Several mouse genes containing the homeobox domain have been shown to exhibit precisely regulated patterns of expression in the embryo and in certain tissues of the adult, suggesting that these genes may be important in development and differentiation in mammals. We have recently demonstrated that abnormal development of the gut and enteric nervous system, resulting in a condition resembling congenital megacolon, is associated with overexpression of the homeobox-containing gene Hox-1.4 in transgenic mice. Preliminary morphological analysis indicates that the mice are hypoganglionic in the distal region of the colon and that the affected region exhibits other structural alterations involving abnormal innervation.
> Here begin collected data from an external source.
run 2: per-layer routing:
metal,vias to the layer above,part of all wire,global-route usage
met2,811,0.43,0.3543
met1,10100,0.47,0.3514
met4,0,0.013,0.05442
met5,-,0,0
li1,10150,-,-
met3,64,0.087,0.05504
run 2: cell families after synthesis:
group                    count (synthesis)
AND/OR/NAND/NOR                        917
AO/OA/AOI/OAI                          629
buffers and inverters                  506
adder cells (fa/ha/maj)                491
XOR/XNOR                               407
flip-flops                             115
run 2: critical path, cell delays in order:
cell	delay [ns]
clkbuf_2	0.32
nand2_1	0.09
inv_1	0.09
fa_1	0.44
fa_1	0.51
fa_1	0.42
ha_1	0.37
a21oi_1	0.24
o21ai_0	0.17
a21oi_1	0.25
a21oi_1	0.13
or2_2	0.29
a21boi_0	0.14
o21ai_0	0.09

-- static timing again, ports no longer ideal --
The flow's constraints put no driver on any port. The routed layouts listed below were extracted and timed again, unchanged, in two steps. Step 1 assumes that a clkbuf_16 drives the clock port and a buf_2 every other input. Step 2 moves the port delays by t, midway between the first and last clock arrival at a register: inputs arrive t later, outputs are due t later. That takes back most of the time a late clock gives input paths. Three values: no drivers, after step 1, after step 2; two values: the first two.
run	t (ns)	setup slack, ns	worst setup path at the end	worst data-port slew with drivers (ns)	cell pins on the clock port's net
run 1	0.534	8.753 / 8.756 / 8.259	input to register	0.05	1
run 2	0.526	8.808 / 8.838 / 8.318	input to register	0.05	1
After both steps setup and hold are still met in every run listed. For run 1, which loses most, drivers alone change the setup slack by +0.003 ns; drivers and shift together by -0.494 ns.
This is an optimization exercise on Yosys and OpenROAD, whose aim is small area and a short achievable clock period, not a production implementation.

==> flow/design.v <==
`timescale 1ns / 1ps
module lab4_2( 
              input wire      mode,
              input wire[2:0] opCode,
              input wire[3:0] value,
              input clk,
              input reset,
              output reg[9:0] result,
              output reg cacheFull,
              output reg invalidOp,
              output reg overflow);
    reg [6:0] mem[0:31];
    reg [9:0] p1;       
    reg [11:0] p1x3;    
    reg [5:0] cnt;      
    reg [3:0] start;    
    reg [4:0] idx;      
    reg [6:0] cur;      
    wire [2:0] cop = cur[6:4];
    wire [3:0] cv  = cur[3:0];
    wire full   = cnt[5];
    wire empty  = (cnt == 6'd0);
    wire valid  = (opCode[1:0] != 2'b11);
    wire store  = !mode && !full && valid;
    wire exec   = mode && !empty;
    wire arith  = !(cop[2] & cop[1]);
    wire [11:0] sum  = result + cv + (cop[0] ? p1 : 10'd0);
    function [9:0] row;
        input [1:0] d;
        input [9:0] b;
        input [9:0] b3;
        case (d)
            2'd0: row = 10'd0;
            2'd1: row = b;
            2'd2: row = {b[8:0], 1'b0};
            default: row = b3;
        endcase
    endfunction
    wire [9:0] r0 = row(result[1:0], p1, p1x3[9:0]);
    wire [9:0] r1 = row(result[3:2], p1, p1x3[9:0]);
    wire [9:0] r2 = row(result[5:4], p1, p1x3[9:0]);
    wire [9:0] r3 = row(result[7:6], p1, p1x3[9:0]);
    wire [9:0] r4 = row(result[9:8], p1, p1x3[9:0]);
    wire [12:0] plo = {3'd0, r0}
                    + {3'd0, r1[7:0], 2'd0}
                    + {3'd0, r2[5:0], 4'd0}
                    + {3'd0, r3[3:0], 6'd0}
                    + {3'd0, r4[1:0], 8'd0}
                    + cv;
    wire [9:0] p1or = {p1[9], p1[9] | p1[8], p1[9] | p1[8] | p1[7],
                       |p1[9:6], |p1[9:5], |p1[9:4], |p1[9:3], |p1[9:2], |p1[9:1], |p1[9:0]};
    wire phi = (result[1] & p1or[9]) | (result[2] & p1or[8]) | (result[3] & p1or[7])
             | (result[4] & p1or[6]) | (result[5] & p1or[5]) | (result[6] & p1or[4])
             | (result[7] & p1or[3]) | (result[8] & p1or[2]) | (result[9] & p1or[1]);
    wire thi = (result[1:0] == 2'd3 && p1x3[11:10] != 2'd0)
             | (result[3:2] == 2'd3 && p1x3[11:8]  != 4'd0)
             | (result[5:4] == 2'd3 && p1x3[11:6]  != 6'd0)
             | (result[7:6] == 2'd3 && p1x3[11:4]  != 8'd0)
             | (result[9:8] == 2'd3 && p1x3[11:2]  != 10'd0);
    wire [20:0] prod = {|plo[12:10] | phi | thi, 10'd0, plo[9:0]};
    wire [3:0]  pop  = result[0] + result[1] + result[2] + result[3] + result[4]
                     + result[5] + result[6] + result[7] + result[8] + result[9];
    wire [9:0]  rev  = {result[0], result[1], result[2], result[3], result[4],
                        result[5], result[6], result[7], result[8], result[9]};
    reg [9:0] nres;
    reg       novf;
    always @* begin
        case ({cop[2], cop[1]})
            2'b00: begin nres = sum[9:0];  novf = |sum[11:10]; end
            2'b01: begin nres = prod[9:0]; novf = prod[20]; end
            default: begin
                nres = cop[0] ? rev : {6'd0, pop};
                novf = 1'b0;
            end
        endcase
    end
    wire [3:0] nstart = (cop == 3'd6) ? cv : start;
    wire [5:0] inc    = {1'b0, idx} + 6'd1;
    wire [4:0] nidx   = exec ? ((inc == cnt) ? {1'b0, nstart} : inc[4:0]) : idx;
    reg [6:0] rdat;
    integer k;
    always @* begin
        rdat = 7'd0;
        for (k = 0; k < 32; k = k + 1)
            rdat = rdat | (mem[k] & {7{nidx == k}});
    end
    always @(posedge clk) begin
        if (store)
            mem[cnt[4:0]] <= {opCode, value};
        cur <= empty ? {opCode, value} : rdat;
    end
    always @(posedge clk or posedge reset) begin
        if (reset) begin
            result    <= 10'd0;
            p1        <= 10'd0;
            p1x3      <= 12'd0;
            overflow  <= 1'b0;
            cacheFull <= 1'b0;
            invalidOp <= 1'b0;
            cnt       <= 6'd0;
            start     <= 4'd0;
            idx       <= 5'd0;
        end else begin
            if (!mode) begin
                if (full)
                    cacheFull <= 1'b1;
                else begin
                    invalidOp <= !valid;
                    if (valid) cnt <= cnt + 6'd1;
                end
            end
            idx <= nidx;
            if (exec) begin
                start <= nstart;
                if (arith) begin
                    result   <= nres;
                    p1       <= result;
                    p1x3     <= {2'd0, result} + {1'b0, result, 1'b0};
                    if (!cop[2]) overflow <= novf;
                    else overflow <= 1'b0;
                end
            end
        end
    end
endmodule
clock: 8.0 ns
lec_check: 0
cap_margin: 20
core_margin: 2
core_utilization: 40
slew_margin: 20
run.sh (not shown) runs the stock make flow with config.mk's settings and CLKGATE_MAP_FILE= SYNTH_SCRIPT=/design/flow/synth_recipe.tcl, a recipe that flattens the netlist after the stock synthesis.
Edit:
==> flow/design.v (replaced) <==
`timescale 1ns / 1ps
module lab4_2( 
              input wire      mode,
              input wire[2:0] opCode,
              input wire[3:0] value,
              input clk,
              input reset,
              output reg[9:0] result,
              output reg cacheFull,
              output reg invalidOp,
              output reg overflow);
    reg [6:0] mem[0:31];
    reg [9:0] p1;       
    reg [5:0] cnt;      
    reg [3:0] start;    
    reg [4:0] idx;      
    reg [6:0] cur;      
    wire [2:0] cop = cur[6:4];
    wire [3:0] cv  = cur[3:0];
    wire full   = cnt[5];
    wire empty  = (cnt == 6'd0);
    wire valid  = (opCode[1:0] != 2'b11);
    wire store  = !mode && !full && valid;
    wire exec   = mode && !empty;
    wire arith  = !(cop[2] & cop[1]);
    wire [11:0] sum  = result + cv + (cop[0] ? p1 : 10'd0);
    wire [20:0] prod = result * p1 + cv;
    wire [3:0]  pop  = result[0] + result[1] + result[2] + result[3] + result[4]
                     + result[5] + result[6] + result[7] + result[8] + result[9];
    wire [9:0]  rev  = {result[0], result[1], result[2], result[3], result[4],
                        result[5], result[6], result[7], result[8], result[9]};
    reg [9:0] nres;
    reg       novf;
    always @* begin
        case ({cop[2], cop[1]})
            2'b00: begin nres = sum[9:0];  novf = |sum[11:10]; end
            2'b01: begin nres = prod[9:0]; novf = |prod[20:10]; end
            default: begin
                nres = cop[0] ? rev : {6'd0, pop};
                novf = 1'b0;
            end
        endcase
    end
    wire [3:0] nstart = (cop == 3'd6) ? cv : start;
    wire [5:0] inc    = {1'b0, idx} + 6'd1;
    wire [4:0] nidx   = exec ? ((inc == cnt) ? {1'b0, nstart} : inc[4:0]) : idx;
    always @(posedge clk) begin
        if (store)
            mem[cnt[4:0]] <= {opCode, value};
        cur <= empty ? {opCode, value} : mem[nidx];
    end
    always @(posedge clk or posedge reset) begin
        if (reset) begin
            result    <= 10'd0;
            p1        <= 10'd0;
            overflow  <= 1'b0;
            cacheFull <= 1'b0;
            invalidOp <= 1'b0;
            cnt       <= 6'd0;
            start     <= 4'd0;
            idx       <= 5'd0;
        end else begin
            if (!mode) begin
                if (full)
                    cacheFull <= 1'b1;
                else begin
                    invalidOp <= !valid;
                    if (valid) cnt <= cnt + 6'd1;
                end
            end
            idx <= nidx;
            if (exec) begin
                start <= nstart;
                if (arith) begin
                    result   <= nres;
                    p1       <= result;
                    if (!cop[2]) overflow <= novf;
                    else overflow <= 1'b0;
                end
            end
        end
    end
endmodule
=>
- The new run ran to the end with no violations
- die area came out higher by 6.7%
- critical path depth rose by 6
- wire length falls by 26%
- worst setup slack is worse by 430 ps
- clock skew stays flat
- final cell count rose by 7.1%
- area after synthesis rose by 6.8%
- final area came out higher by 4.6%
- global-route usage decreases by 7.3 points
- synthesized cell count went up by 6.5%
- clock-buffer cell count drops by 1
Function was not checked in any run of this note: the RTL went through the layout flow alone.

## static timing again, ports no longer ideal
The flow's constraints put no driver on any port. The routed layouts listed below were extracted and timed again, unchanged, in two steps. Step 1 assumes that a clkbuf_16 drives the clock port and a buf_2 every other input. Step 2 also shifts input and output timing later by t, the mid clock arrival at the registers, as if the neighbouring blocks saw the same clock. Slacks: no drivers / after step 1 / after step 2; pairs: no drivers / after step 1.
run | t, ns | setup slack, ns | worst slew at a driven data input, ns
the first run | 0.636 | 2.388 / 2.410 / 1.774 | 0.03
the second run | 0.589 | 1.961 / 1.961 / 1.961 | 0.03
After both steps every run listed still meets setup and hold. For the first run, which loses most, drivers alone change the setup slack by +0.022 ns; drivers and shift together by -0.614 ns.
Background: an optimization exercise with open tools, aiming at small area. Do not read the settings as production practice.
At most, simulation tests tie the RTL to the original design; equivalence was not proved.
For runs 1 to 4, only the layout was checked, not whether the RTL still works.
Power and IR drop assume default switching activity.

$ cat config.mk
export PLATFORM = sky130hd
export DESIGN_NAME = wb_slave
export DESIGN_NICKNAME = wb_slave
export VERILOG_FILES = /design/flow/design.v
export SDC_FILE = /design/flow/constraint.sdc
export NUM_CORES = 4
export LEC_CHECK = 0
export CAP_MARGIN = 20
export CORE_MARGIN = 2
export CORE_UTILIZATION = 40
export CTS_BUF_LIST = sky130_fd_sc_hd__clkbuf_4
export CTS_CLUSTER_SIZE = 50
export SLEW_MARGIN = 20
export SYNTH_HIERARCHICAL = 1
$ cat run.sh
#!/bin/bash
# synth_recipe.tcl (not shown) runs the flow's synth.tcl, then flattens the netlist and writes it again
# the make line also repeats each setting of config.mk as NAME=value (left out here)
make -C /OpenROAD-flow-scripts/flow DESIGN_CONFIG=/design/flow/config.mk WORK_HOME=/design/flow/orfs CLKGATE_MAP_FILE= SYNTH_SCRIPT=/design/flow/synth_recipe.tcl finish
$ cat design.v
`default_nettype none
module wb_slave #(
	parameter ADDR_WIDTH = 16,
	parameter DATA_WIDTH = 32,
	parameter GRANULE = 8,
	parameter REGISTER_NUM = 16,
	localparam SEL_WIDTH = DATA_WIDTH / GRANULE
	) (
	input  wire rst_i,
	input  wire clk_i,
	input  wire [ADDR_WIDTH-1:0] adr_i,
	input  wire [DATA_WIDTH-1:0] dat_i,
	output reg  [DATA_WIDTH-1:0] dat_o,
	input  wire [SEL_WIDTH-1:0]  sel_i,
	input  wire we_i,
	input  wire stb_i,
	output wire ack_o,
	output wire err_o,
	output wire stall_o,
	input  wire cyc_i
	);
	reg [1:0] state;
	reg [3:0] r_adr;
	reg r_oor;
	wire idle = ~state[1] & ~state[0];
	wire in_range = ~|adr_i[ADDR_WIDTH-1:4];
	always @(posedge clk_i) begin
		if (idle) begin
			r_adr <= adr_i[3:0];
			r_oor <= ~in_range;
		end
	end
	always @(posedge clk_i) begin
		state[1] <= ~rst_i & ((state[0] & ~state[1]) | (state[1] & ~state[0] & stb_i));
		state[0] <= ~rst_i & ((~state[1] & stb_i) | (state[1] & state[0]));
	end
	assign   ack_o = state[1] & ~r_oor;
	assign   err_o = state[1] & r_oor;
	assign stall_o = state[1] & state[0];
	wire wr = ~rst_i & idle & stb_i & we_i & in_range;
	wire [REGISTER_NUM-1:0] wdec, rdec, wrk;
	genvar gi, gb, gk;
	generate
		for (gi = 0; gi < REGISTER_NUM; gi = gi + 1) begin : g_dec
			assign wdec[gi] = (adr_i[3:0] == gi);
			assign rdec[gi] = (r_adr == gi);
			assign wrk[gi] = wr & wdec[gi];
		end
	endgenerate
	reg [DATA_WIDTH-1:0] register_value [0:REGISTER_NUM-1];
	wire [DATA_WIDTH-1:0] rd_v [0:13];
	wire [13:0] rd_s;
	generate
		for (gi = 0; gi < REGISTER_NUM; gi = gi + 1) begin : g_reg
			if (gi != 8 && gi != 9) begin : g_st
				localparam integer RI = (gi < 8) ? gi : gi - 2;
				assign rd_v[RI] = register_value[gi];
				assign rd_s[RI] = rdec[gi];
				for (gb = 0; gb < SEL_WIDTH; gb = gb + 1) begin : g_byte
					wire w, h;
					wb_byte_en u_en (.wrk(wrk[gi]), .sel(sel_i[gb]), .rst(rst_i), .w(w), .h(h));
					for (gk = 0; gk < GRANULE; gk = gk + 1) begin : g_bit
						wire nxt;
						wb_hold u_hold (
							.q(register_value[gi][gb*GRANULE+gk]),
							.d(dat_i[gb*GRANULE+gk]),
							.w(w), .h(h), .nxt(nxt));
						always @(posedge clk_i)
							register_value[gi][gb*GRANULE+gk] <= nxt;
					end
				end
			end
		end
		for (gk = 0; gk < DATA_WIDTH; gk = gk + 1) begin : g_rd
			wire o;
			wb_rdmux u_rd (
				.v({rd_v[13][gk], rd_v[12][gk], rd_v[11][gk], rd_v[10][gk],
				    rd_v[9][gk], rd_v[8][gk], rd_v[7][gk], rd_v[6][gk],
				    rd_v[5][gk], rd_v[4][gk], rd_v[3][gk], rd_v[2][gk],
				    rd_v[1][gk], rd_v[0][gk]}),
				.s(rd_s), .o(o));
			always @(*) dat_o[gk] = o;
		end
	endgenerate
endmodule
module wb_hold (
	input  wire q,
	input  wire d,
	input  wire w,
	input  wire h,
	output wire nxt
	);
	assign nxt = (q & h) | (d & w);
endmodule
module wb_byte_en (
	input  wire wrk,
	input  wire sel,
	input  wire rst,
	output wire w,
	output wire h
	);
	assign w = wrk & sel;
	assign h = ~(rst | w);
endmodule
module wb_rdmux (
	input  wire [13:0] v,
	input  wire [13:0] s,
	output wire o
	);
	wire [3:0] y;
	genvar g;
	generate
		for (g = 0; g < 4; g = g + 1) begin : g_aoi
			wb_aoi222 u_aoi (
				.a1(v[3*g]), .a2(s[3*g]), .b1(v[3*g+1]), .b2(s[3*g+1]),
				.c1(v[3*g+2]), .c2(s[3*g+2]), .y(y[g]));
		end
	endgenerate
	wb_rdout u_out (.y(y), .a1(v[12]), .a2(s[12]), .b1(v[13]), .b2(s[13]), .o(o));
endmodule
module wb_aoi222 (
	input  wire a1, a2, b1, b2, c1, c2,
	output wire y
	);
	assign y = ~((a1 & a2) | (b1 & b2) | (c1 & c2));
endmodule
module wb_rdout (
	input  wire [3:0] y,
	input  wire a1, a2, b1, b2,
	output wire o
	);
	assign o = ~&y | (a1 & a2) | (b1 & b2);
endmodule
`default_nettype wire
$ cat constraint.sdc
create_clock -name core_clock -period 5.0 [get_ports {clk_i}]
set_input_delay 1.0000 -clock core_clock [delete_from_list [all_inputs] [get_ports {clk_i}]]
set_output_delay 1.0000 -clock core_clock [all_outputs]
set_load 0.01 [all_outputs]
==> qor.yml, run 1 <==
tritoncts: "done"
rsz0062_at_grt: "false"
critPathLaunchType: "flop"
cts-buffers-inserted: 113
layout.cells.most_common_list: "dfxtp_1, a22o_1, clkbuf_4, a222oi_1, clkdlybuf4s50_1"
cts.clk_slew.worst_paths_ns: 0.06
grt.met1_usage_pct: 35.0
post-route-min-period_ns: 4.83
post_synth_net_total: 1357
vias_per_cell: 6.42
grt_busiest_layer: "met2"
ys_dominant_reg_cell: "dfxtp_1"
grt_util_all_layers_pct: 25.1
post_dp_cell_area_mm2: 0.0178
clock_root_buffer: "clkbuf_4"
fmaxAchievable_ghz: 0.207
dp.cells: 1929
residual_drc: 0
timing.setup.critical_path_class: "flop to primary output"
yosysTopAreaCellShare_pct: 55.9
max_cap_viol_count: 0
syn-cell-area_mm2: 0.0161
cellLeakagePower_nw: 7.25
grt_antenna_before_repair: 2
crit_buf_inv: 2
synth.largest_area_cell: "dfxtp_1"
run_status: "complete, no violations"
critical-path-top-delay-family: "simple AND/OR/NAND/NOR gates"
clkSinkCount: 455
layout.filler_cells: 3694
globalRouteMet2Util_pct: 38.0
async_reset_ff_share_pct: 0
synth_seq_area_share_pct: 56.8
mostFrequentLayoutCell: "dfxtp_1"
grt_start_max_net_pins: 59
crit_path_cell_trace: "nand2b_1, nor2_2, buf_4, a222oi_1, nand4_1, a221o_1, clkdlybuf4s50_1"
drt-pass1-iter-count: 9
htree_num_levels: 3
finClkSkew_ns: 0.0209
final_core_util_pct: 48.4
floorplan.io_pins: 92
max_slew.worst_pin.slew_ns: 1.14
timing.critical_path.arrival_ns: 3.83
gr-total-overflow: 0
worst_ir_drop_vdd_mv: 0.129
gp_congestion: 0.833
syn-instance-count: 1300
detailroute.via_count: 13667
cts_hold_buf: 0
design_area_mm2: 0.0192
power_mw: 6.93
clock_latency_on_the_worst_skew_pair_ns: 0.79
crit_slowest_cell: "nor2_2"
clock_tree.buffer_depth: 3
layout_worst_path_cycle_share_pct: 96.6
layout-drive-gt1-share_pct: 14.6
syn-mean-instance-area_um2: 12.4
final-hold-violation-count: 0
num-nets-final: 1576
synth.ff_latch_count: 455
totalNegativeSetupSlack_ns: 0
netlist-cell-type-count: 23
drtAntennaViolNets: 0
die-area_mm2: 0.0419
holdCritPathClass: "flop to flop"
number_of_global_route_vias_before_repair: 13212
globalRouteMet3Util_pct: 5.42
worst_slew_margin_rel_pct: 23.9
placement.io_buffers: 90
cp-end-kind: "primary output"
hpwlAfterDp_um: 34000
finalMaxSlewViolations: 0
post_synth_main_area_contributors: "dfxtp_1, a22o_1, a222oi_1"
route.detailed.wl_per_inst_um: 25.1
row_count: 73
power_density_mw_per_mm2: 361
cp_data_required_time_ns: 4.00
setup_viol: 0
worstPathMaxFanout: 19
crit_path_max_incr_delay_ns: 0.91
initial_core_util_pct: 40.6
yosys_warnings: 9
chipWidth_um: 205
initialDrtViolationCount: 1836
drt_wl_total_um: 53400
final_cells: 2130
placeable_area_mm2: 0.0397
synth_enable_flop_cells: 5
layout-area-overhead-vs-synth_pct: 19.2
grt_first_pass_wirelength_um: 80300
fp.dieH_um: 205
[modules after synthesis, one instance, submodules excluded, excerpt]
module      cell area [um2]  cells
wb_slave               9760    548
wb_rdout               16.3      2
wb_byte_en             11.3      2
wb_aoi222              10.0      1
wb_hold                8.76      1
[what timing repair did]
action,in CTS,in global routing
buffers inserted,0,0
endpoints found under the hold margin,0,0
endpoints found under the setup margin,0,1
gates resized for setup,0,1
[report_power, final]
group / switching, mW / internal [mW] / total (mW) / leakage (nW)
Clock: 1.49 / 1.48 / 2.97 / 0.812
Combinational: 0.250 / 0.0721 / 0.322 / 2.76
Sequential: 0.00734 / 3.63 / 3.64 / 3.67
Total: 1.74 / 5.19 / 6.93 / 7.25
[sequential cells by signal (all words and copies together) (netlist names)]
name,cells
register_value,448
r_adr,4
r_oor,1
state,2
[layer usage]
layer,part of all wire [%],routed length (um)
met2,46,24400
met4,2.1,1130
met1,44,23500
met5,0,0
met3,8.3,4410
[path summary, 6_finish.rpt]
kind / cells after the start / to / start / slack (ns)
max reg2reg: 6 / register_value[15][19]$_DFF_P_ / state[0]$_DFF_P_ / 2.20
max: 7 / dat_o[29] / r_adr[3]$_DFFE_PN_ / 0.17
min: 1 / register_value[1][14]$_DFF_P_ / register_value[1][14]$_DFF_P_ / 0.48
min reg2reg: 1 / register_value[1][14]$_DFF_P_ / register_value[1][14]$_DFF_P_ / 0.48
[synth_stat cells (all sizes together), types with 3 or more instances]
| cell | number |
|---|---|
| dfxtp | 450 |
| a22o | 448 |
| a222oi | 128 |
| a21oi | 58 |
| and2 | 58 |
| buf | 33 |
| a221o | 32 |
| nand4 | 32 |
| nor4 | 17 |
| nor2 | 12 |
| nand2b | 8 |
| edfxtp | 5 |
| nand2 | 5 |
| nor3 | 5 |
| or2 | 3 |
[final cells by class]
class | count | area [um2] | area share, %
clock buffers | 155 | 1160 | 6.05
diodes | 3 | 7.51 | 0.0391
multi-input cells | 810 | 6780 | 35.3
well taps | 525 | 657 | 3.42
clock inverters | 43 | 196 | 1.02
inverters | 1 | 3.75 | 0.0195
repair buffers | 138 | 1250 | 6.52
flip-flops and latches | 455 | 9160 | 47.7
[logic make-up after synthesis]
family	after synthesis	synth area share [%]
flops	455	56.8
simple gates	144	5.48
buf+inv	35	1.61
compound gates	666	36.1
[metrics by stage]
| step | setup WS [ns] | hold WS (ns) |
|---|---|---|
| finish | 0.172 | 0.484 |
| global route | 0.0276 | 0.495 |
| CTS | 0.129 | 0.488 |
| detailed placement | 0.753 | 0.470 |
| global placement | 0.747 | 0.466 |
| floorplan | 0.581 | 0.455 |
==> run 2: changes to the inputs <==
--- a/config.mk
+++ b/config.mk
@@ -8,7 +8,5 @@
 export CAP_MARGIN = 20
 export CORE_MARGIN = 2
 export CORE_UTILIZATION = 40
-export CTS_BUF_LIST = sky130_fd_sc_hd__clkbuf_4
-export CTS_CLUSTER_SIZE = 50
 export SLEW_MARGIN = 20
 export SYNTH_HIERARCHICAL = 1
==> run 2 against run 1 <==
Effect of this change:
- utilization rose by 0.43 points
- still clean
- first-iteration DRC count rose by 7.1%
- synthesized cell count did not move
- largest power group unchanged
- combinational power barely moved
- critical path type unchanged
We want to determine the cellular and molecular mechanisms responsible for this mutant phenotype in order to elucidate the potential functions of homeobox-containing genes in development of the mammalian gut. We will begin by comparing the morphology of neural elements, smooth muscle, and extracellular matrix of the normal and abnormal segments of the colon of three lines of the transgenic mice which exhibit varying degrees of severity of the megacolon phenotype. Both adults and fetuses will be examined using immunocytochemistry and electron microscopy. The results will be compared to the observations made on mice that are homozygous for the lethal spotted (ls) mutation and those heterozygous for Dominant megacolon (Dom). To begin to identify the cells responsible for the abnormal phenotype, we will determine if normal neural crest-derived cells can colonize the presumptive abnormal gut of the transgenic mice and can differentiate into neurons appropriate for the enteric nervous system in vitro, or conversely, to determine if transgenic crest-derived cells can colonize a segment of bowel from control animals. Finally, we will address the functional redundancy of murine Hox genes, particularly with respect to gut development, by producing transgenic mice carrying multiple copies of the Hox-2 paralogue of Hox-1.4, namely Hox-2.6, under the Hox-1.4 promoter. These studies will provide new insight into the regulation of expression and function of homeobox-containing genes during mammalian development, their potential role in regulating the complex pathways responsible for proper differentiation and innervation of the mammalian gut, and their potential role in the etiology of congenital megacolon.

National Institute of Health (NIH)
Eunice Kennedy Shriver National Institute of Child Health & Human Development (NICHD)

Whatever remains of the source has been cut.